SHapley Additive exPlanations (SHAP) values were used to help interpret the results of the ML models. SHAP summary plots of the models for predicting CI were drawn. All plots illustrate the SHAP value changes when the values of a feature increase or decrease, showing the direction and degree of influence on the model’s decision through the SHAP value of each feature [22].


The experimental codes were implemented using Python 3. Feature selection and the standardization of features and ML algorithms (SVM, MLP, AdaBoost, GBDT, and LR) were implemented using the “Scikit-learn library”, and for SHAP using the “shap” library.


Characteristics of the study population

Of the 823 older participants, 72 (8.75%) were assessed as having CI, and 751 (91.25%) were CN according to the MMSE. The differences in sociodemographics, lifestyle characteristics, and health-related parameters between the CN and CI groups are described in Table 1. In terms of demographics, the median age of the CI group (72.5 years) was older than that of the CN group (71 years). For lifestyle characteristics, the CN group had a higher proportion of regular exercise. In terms of health-related parameters, the average BMI and the WC of the CI group were lower. In addition, the proportions of unsatisfactory self-assessment of health status, poor self-care ability, positive emotional status screening, abnormal electrocardiogram, anemia, CKD, AD8 scores ≥ 2, and each of eight positive items in the CI group were higher than in the CN group.

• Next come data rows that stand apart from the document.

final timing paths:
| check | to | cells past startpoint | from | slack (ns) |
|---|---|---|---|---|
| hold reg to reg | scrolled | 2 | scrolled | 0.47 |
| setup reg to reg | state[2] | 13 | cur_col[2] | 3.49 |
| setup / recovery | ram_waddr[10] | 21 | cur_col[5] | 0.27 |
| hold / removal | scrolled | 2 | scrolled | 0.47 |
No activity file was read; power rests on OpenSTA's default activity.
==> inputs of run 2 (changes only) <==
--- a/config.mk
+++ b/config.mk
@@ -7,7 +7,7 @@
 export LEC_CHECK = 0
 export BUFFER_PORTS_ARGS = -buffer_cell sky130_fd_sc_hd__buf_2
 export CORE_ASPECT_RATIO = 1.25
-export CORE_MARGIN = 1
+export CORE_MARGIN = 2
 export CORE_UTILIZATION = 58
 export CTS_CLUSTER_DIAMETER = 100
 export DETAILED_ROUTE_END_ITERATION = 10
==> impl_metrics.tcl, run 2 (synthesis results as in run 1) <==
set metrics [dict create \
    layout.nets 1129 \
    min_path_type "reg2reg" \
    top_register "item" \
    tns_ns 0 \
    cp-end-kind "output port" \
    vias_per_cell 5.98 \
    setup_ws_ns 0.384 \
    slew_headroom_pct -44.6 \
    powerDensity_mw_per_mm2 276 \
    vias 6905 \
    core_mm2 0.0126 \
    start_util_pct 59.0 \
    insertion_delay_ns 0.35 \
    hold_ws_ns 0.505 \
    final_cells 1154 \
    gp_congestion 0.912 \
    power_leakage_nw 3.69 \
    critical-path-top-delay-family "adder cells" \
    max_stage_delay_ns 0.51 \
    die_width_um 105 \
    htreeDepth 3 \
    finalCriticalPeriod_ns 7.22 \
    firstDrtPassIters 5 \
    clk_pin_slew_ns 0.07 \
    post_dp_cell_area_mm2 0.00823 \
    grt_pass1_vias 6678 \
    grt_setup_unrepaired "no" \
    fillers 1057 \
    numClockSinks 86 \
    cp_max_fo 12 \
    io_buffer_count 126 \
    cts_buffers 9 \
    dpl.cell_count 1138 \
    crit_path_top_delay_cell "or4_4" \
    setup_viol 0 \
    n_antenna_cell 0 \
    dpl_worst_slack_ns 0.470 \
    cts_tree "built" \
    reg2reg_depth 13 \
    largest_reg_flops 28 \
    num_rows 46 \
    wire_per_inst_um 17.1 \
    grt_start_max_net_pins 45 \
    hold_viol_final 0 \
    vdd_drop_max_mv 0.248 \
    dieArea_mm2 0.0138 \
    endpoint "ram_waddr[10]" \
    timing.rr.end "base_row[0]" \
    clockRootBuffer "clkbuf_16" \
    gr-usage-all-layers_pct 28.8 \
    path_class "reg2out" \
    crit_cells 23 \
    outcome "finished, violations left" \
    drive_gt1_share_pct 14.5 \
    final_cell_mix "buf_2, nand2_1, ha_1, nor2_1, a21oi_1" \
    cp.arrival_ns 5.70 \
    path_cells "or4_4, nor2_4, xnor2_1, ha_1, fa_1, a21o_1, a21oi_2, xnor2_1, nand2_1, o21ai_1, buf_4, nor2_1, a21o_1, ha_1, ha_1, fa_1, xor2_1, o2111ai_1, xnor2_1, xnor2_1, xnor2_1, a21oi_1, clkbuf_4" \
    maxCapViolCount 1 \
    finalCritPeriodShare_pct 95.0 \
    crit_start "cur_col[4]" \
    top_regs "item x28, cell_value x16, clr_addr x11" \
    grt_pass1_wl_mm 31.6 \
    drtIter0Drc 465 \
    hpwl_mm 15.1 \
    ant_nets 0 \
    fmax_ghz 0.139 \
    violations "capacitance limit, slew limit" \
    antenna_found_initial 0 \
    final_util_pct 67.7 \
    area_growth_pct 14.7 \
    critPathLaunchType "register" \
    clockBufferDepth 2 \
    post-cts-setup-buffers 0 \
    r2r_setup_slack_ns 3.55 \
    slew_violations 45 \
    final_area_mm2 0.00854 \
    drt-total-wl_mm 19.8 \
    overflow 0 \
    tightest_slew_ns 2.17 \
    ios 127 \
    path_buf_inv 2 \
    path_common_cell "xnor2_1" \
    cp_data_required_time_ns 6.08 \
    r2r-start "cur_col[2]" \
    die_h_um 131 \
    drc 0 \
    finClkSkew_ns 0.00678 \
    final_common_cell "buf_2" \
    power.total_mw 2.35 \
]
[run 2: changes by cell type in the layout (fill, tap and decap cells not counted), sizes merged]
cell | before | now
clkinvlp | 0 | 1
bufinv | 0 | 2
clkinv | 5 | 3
--- src/assert_macros.svh ---
// assertion helpers for the rtl
`ifndef ASSERT_MACROS_SVH
`define ASSERT_MACROS_SVH

// same-cycle implication, sampled on clock, off while reset is high
`define THNM_ASSERT_IMPLY(lbl, ante, cons, msg) \
   lbl: assert property (@(posedge clock) disable iff (reset) (ante) |-> (cons)) \
      else $error(msg);

// next-cycle implication, sampled on clock, off while reset is high
`define THNM_ASSERT_NEXT(lbl, ante, cons, msg) \
   lbl: assert property (@(posedge clock) disable iff (reset) (ante) |=> (cons)) \
      else $error(msg);

`endif

--- src/thnm_pkg.sv ---
package thnm_pkg;

   localparam int HISTORY_DEPTH_DEF = 64;
   localparam int STAMP_W           = 48;
   localparam int TAG_W             = 32;
   localparam int SLOT_OUT_W        = 6;
   localparam int CAP_W             = 7;
   localparam int MODE_W            = 2;
   localparam int CSR_AW            = 3;
   localparam int CSR_DW            = 32;

   localparam logic FUNC_PUSH = 1'b0;
   localparam logic FUNC_FIND = 1'b1;

   localparam logic [MODE_W-1:0] MODE_EGO = 2'd0;
   localparam logic [MODE_W-1:0] MODE_EXP = 2'd1;

   // register index taken from paddr[2]
   localparam logic REG_CAPACITY = 1'b0;

   typedef enum logic [2:0] {
      ST_OK    = 3'd0,
      ST_EMPTY = 3'd1,
      ST_EARLY = 3'd2,
      ST_LATE  = 3'd3,
      ST_MODE  = 3'd4
   } thnm_status_type;

   typedef struct packed {
      logic              func;
      logic [STAMP_W-1:0] stamp;
      logic [TAG_W-1:0]   ego_attitude_tag;
      logic [TAG_W-1:0]   exp_attitude_tag;
      logic [TAG_W-1:0]   rate_tag;
      logic [MODE_W-1:0]  est_mode;
   } thnm_req_type;

   typedef struct packed {
      thnm_status_type       status;
      logic [SLOT_OUT_W-1:0] match_slot;
      logic [TAG_W-1:0]      attitude_out_tag;
      logic [TAG_W-1:0]      rate_out_tag;
   } thnm_rsp_type;

   typedef enum logic [4:0] {
      S_IDLE, S_PUSH, S_FIND, S_BACK, S_ENDS, S_CHECK, S_MUL, S_DINIT, S_DIV,
      S_GUESS, S_G_RD, S_G_EV, S_F_RD, S_F_EV, S_B_RD, S_B_EV, S_TAG, S_OUT
   } thnm_state_type;

   typedef enum logic [1:0] {
      ADDR_FRONT, ADDR_BACK, ADDR_POS
   } thnm_addr_sel_type;

   typedef enum logic [2:0] {
      SLOT_POS, SLOT_POS_M1, SLOT_POS_P1, SLOT_LAST, SLOT_GUESS
   } thnm_slot_sel_type;

   typedef struct packed {
      logic              load;
      logic              push;
      logic              cap_front;
      logic              cap_back;
      logic              cap_diff;
      logic              mul;
      logic              div_init;
      logic              div_step;
      logic              set_guess;
      logic              set_prev;
      logic              pos_inc;
      logic              pos_dec;
      logic              set_slot;
      thnm_slot_sel_type slot_sel;
      thnm_addr_sel_type addr_sel;
      logic              fire;
      thnm_status_type   code;
   } thnm_cmd_type;

   typedef struct packed {
      logic empty;
      logic early;
      logic late;
      logic bad_mode;
      logic div_last;
      logic t_gt;
      logic t_lt;
      logic near;
      logic at_first;
      logic at_last;
   } thnm_stat_type;

endpackage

Table 1 Characteristics of the subjects in CN and CI groups

Feature importance

According to the results of permutation importance, the top five features with the greatest importance for predicting CI are the sixth item of AD8 (A6), first item of AD8 (A1), platelets, WC, and BMI, followed by carcinoembryonic antigen, age, serum uric acid, WBC, abnormal electrocardiogram, heart rate, and sex (Fig. 2). These features were used as predictive features for subsequent ML.

Fig. 2
figure 2

The permutation importance of selected features

Model performance

Regarding the models’ effectiveness at predicting CI, compared to the baseline, which evaluates CI with an AD8 score of ≥ 2 (AUC = 0.65), all four ML models except the LR showed better performance overall. The MLP showed the highest performance (AUC: 0.83 ± 0.04), followed by AdaBoost (AUC: 0.80 ± 0.04), SVM (AUC: 0.78 ± 0.04), and GBDT (0.76 ± 0.04). Furthermore, the accuracy, sensitivity and specificity of four ML models were higher than the baseline (Table 2), which indicated that these models have a better ability to correctly classify positive and negative samples than the baseline. Figure 3 illustrates the CI predictions for the algorithm at each optimum. The ROC curves for each prediction model are represented by different colored lines. The results of these models trained using non-ensemble strategy were presented in the Supplementary material 1.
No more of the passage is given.